What to work on
Please print the entries below exactly, from the line with "finish | 1.41 | 147" through the line with "Met1 Usage GRT", including both of those lines and leaving out all others.

Data to use

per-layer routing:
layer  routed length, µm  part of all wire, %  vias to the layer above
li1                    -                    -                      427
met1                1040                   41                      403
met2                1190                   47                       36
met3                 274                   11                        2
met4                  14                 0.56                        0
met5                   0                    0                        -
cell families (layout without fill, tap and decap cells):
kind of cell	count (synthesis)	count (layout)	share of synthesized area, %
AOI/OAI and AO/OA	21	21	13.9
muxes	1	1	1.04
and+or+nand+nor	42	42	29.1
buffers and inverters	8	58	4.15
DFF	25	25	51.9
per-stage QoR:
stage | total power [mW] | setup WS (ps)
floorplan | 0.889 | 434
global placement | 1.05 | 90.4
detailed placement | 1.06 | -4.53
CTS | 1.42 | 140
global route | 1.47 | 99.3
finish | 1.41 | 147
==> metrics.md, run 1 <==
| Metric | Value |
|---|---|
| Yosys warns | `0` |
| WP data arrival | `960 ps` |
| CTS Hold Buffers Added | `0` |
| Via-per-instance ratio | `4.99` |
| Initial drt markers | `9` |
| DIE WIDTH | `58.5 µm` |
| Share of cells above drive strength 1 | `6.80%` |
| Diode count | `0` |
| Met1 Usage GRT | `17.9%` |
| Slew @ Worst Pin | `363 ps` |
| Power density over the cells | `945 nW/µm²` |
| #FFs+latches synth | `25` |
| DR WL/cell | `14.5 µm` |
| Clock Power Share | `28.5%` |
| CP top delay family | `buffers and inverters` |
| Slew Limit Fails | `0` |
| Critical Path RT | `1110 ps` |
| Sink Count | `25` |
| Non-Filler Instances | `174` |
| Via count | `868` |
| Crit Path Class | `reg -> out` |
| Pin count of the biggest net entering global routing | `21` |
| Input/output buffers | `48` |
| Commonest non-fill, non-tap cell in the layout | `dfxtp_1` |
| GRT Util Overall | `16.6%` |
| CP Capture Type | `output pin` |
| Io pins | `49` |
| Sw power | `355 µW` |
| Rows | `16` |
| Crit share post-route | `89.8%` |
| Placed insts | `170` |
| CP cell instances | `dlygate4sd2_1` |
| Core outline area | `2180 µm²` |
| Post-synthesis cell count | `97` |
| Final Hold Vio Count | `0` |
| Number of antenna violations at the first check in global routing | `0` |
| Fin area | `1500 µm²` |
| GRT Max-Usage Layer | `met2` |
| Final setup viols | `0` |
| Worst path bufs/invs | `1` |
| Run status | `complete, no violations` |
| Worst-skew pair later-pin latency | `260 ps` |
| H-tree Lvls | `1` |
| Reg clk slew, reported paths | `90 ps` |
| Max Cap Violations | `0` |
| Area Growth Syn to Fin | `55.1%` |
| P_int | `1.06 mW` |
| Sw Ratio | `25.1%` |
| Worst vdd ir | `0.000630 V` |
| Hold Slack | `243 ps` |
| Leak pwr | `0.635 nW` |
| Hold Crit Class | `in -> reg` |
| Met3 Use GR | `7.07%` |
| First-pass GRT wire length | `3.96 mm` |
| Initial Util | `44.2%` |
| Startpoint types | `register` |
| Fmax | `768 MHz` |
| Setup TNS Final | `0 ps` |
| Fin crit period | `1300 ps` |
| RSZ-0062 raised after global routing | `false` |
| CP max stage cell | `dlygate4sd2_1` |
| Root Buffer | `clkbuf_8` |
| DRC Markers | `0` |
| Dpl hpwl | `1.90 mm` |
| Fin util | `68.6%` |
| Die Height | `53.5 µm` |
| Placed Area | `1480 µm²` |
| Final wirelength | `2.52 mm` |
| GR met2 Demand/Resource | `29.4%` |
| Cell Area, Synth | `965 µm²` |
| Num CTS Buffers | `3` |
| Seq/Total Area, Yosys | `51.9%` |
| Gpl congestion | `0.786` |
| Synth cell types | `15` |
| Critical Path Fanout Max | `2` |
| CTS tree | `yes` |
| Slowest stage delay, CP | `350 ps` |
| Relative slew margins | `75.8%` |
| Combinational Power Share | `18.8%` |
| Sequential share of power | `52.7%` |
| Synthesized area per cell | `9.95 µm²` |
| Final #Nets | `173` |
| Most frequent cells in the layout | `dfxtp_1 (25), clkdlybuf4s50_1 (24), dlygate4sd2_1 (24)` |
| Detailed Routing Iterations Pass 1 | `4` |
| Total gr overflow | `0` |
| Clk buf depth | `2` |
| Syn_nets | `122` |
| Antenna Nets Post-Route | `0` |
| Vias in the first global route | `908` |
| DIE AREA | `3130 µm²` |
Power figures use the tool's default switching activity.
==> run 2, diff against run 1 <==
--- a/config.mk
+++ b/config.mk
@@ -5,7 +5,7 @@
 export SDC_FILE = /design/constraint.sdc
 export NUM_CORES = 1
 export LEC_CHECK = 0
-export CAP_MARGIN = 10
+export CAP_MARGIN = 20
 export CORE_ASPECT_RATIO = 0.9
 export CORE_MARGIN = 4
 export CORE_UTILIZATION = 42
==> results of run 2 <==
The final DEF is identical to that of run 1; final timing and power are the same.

---

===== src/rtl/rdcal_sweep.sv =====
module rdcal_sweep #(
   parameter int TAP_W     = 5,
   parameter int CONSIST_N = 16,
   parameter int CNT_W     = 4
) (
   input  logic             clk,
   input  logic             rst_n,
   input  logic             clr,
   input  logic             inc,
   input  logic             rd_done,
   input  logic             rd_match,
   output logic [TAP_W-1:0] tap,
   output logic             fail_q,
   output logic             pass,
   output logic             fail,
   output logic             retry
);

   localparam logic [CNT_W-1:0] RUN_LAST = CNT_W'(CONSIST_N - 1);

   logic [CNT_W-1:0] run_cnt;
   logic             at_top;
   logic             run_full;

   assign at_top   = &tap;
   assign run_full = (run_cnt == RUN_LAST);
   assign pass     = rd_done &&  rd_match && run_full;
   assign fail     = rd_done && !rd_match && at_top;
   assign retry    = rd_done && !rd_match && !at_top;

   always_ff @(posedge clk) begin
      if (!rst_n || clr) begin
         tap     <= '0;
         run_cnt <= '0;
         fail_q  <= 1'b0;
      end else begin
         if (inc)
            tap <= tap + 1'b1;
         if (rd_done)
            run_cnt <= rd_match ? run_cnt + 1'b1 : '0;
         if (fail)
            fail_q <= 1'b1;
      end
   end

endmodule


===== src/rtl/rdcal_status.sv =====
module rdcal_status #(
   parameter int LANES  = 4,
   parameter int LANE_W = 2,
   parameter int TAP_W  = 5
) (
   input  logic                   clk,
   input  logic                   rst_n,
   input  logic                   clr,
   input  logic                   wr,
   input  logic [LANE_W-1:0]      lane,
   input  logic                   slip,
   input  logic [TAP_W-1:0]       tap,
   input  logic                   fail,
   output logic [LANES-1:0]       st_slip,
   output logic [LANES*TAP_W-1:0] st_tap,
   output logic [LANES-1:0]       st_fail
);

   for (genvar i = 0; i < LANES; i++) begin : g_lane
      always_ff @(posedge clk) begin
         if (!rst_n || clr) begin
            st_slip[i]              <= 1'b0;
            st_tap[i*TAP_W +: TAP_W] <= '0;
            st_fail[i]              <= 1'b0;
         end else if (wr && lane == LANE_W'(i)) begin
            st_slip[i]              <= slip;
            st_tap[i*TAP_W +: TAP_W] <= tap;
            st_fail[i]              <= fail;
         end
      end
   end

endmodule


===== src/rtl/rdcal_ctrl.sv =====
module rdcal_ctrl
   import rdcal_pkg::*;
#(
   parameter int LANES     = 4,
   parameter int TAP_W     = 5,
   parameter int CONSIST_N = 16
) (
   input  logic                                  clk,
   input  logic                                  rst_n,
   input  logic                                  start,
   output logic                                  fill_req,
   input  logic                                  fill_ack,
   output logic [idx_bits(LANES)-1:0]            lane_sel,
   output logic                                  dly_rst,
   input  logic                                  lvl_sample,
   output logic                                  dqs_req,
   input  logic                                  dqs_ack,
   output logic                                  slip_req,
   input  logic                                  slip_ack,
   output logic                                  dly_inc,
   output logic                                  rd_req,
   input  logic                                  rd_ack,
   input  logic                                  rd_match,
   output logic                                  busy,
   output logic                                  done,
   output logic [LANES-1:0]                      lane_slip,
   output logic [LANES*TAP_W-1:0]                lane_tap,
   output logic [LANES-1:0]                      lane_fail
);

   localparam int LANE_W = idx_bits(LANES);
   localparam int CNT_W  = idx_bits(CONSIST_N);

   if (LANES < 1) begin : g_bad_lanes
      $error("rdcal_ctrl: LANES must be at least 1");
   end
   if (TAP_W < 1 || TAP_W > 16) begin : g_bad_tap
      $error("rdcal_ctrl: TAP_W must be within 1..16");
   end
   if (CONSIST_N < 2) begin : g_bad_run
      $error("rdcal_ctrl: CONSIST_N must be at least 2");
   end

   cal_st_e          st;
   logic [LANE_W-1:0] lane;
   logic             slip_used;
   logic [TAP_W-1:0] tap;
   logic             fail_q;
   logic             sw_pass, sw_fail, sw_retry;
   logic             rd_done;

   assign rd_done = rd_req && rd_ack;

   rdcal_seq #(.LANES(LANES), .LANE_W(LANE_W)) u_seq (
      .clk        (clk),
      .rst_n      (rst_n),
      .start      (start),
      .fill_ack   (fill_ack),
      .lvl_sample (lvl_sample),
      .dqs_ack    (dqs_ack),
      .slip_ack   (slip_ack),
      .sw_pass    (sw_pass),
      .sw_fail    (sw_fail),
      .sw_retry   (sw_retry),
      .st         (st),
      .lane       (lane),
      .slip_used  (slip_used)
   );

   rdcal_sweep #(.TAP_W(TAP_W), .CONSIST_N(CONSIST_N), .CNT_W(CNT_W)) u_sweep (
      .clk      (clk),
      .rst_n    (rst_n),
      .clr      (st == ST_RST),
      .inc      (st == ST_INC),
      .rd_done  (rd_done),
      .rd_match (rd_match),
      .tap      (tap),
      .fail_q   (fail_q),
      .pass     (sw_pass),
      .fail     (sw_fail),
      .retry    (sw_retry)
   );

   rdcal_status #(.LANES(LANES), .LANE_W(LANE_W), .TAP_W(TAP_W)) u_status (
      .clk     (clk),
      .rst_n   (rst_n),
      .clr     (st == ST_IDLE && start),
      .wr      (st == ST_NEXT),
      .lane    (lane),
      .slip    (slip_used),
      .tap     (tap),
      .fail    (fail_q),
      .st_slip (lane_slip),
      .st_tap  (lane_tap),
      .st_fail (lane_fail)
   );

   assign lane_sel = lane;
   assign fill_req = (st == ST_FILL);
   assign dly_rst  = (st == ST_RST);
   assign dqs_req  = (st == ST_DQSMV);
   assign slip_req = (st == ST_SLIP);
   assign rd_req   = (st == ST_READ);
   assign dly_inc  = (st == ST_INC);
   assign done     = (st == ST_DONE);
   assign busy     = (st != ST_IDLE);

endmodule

Answer box
finish | 1.41 | 147
==> metrics.md, run 1 <==
| Metric | Value |
|---|---|
| Yosys warns | `0` |
| WP data arrival | `960 ps` |
| CTS Hold Buffers Added | `0` |
| Via-per-instance ratio | `4.99` |
| Initial drt markers | `9` |
| DIE WIDTH | `58.5 µm` |
| Share of cells above drive strength 1 | `6.80%` |
| Diode count | `0` |
| Met1 Usage GRT | `17.9%` |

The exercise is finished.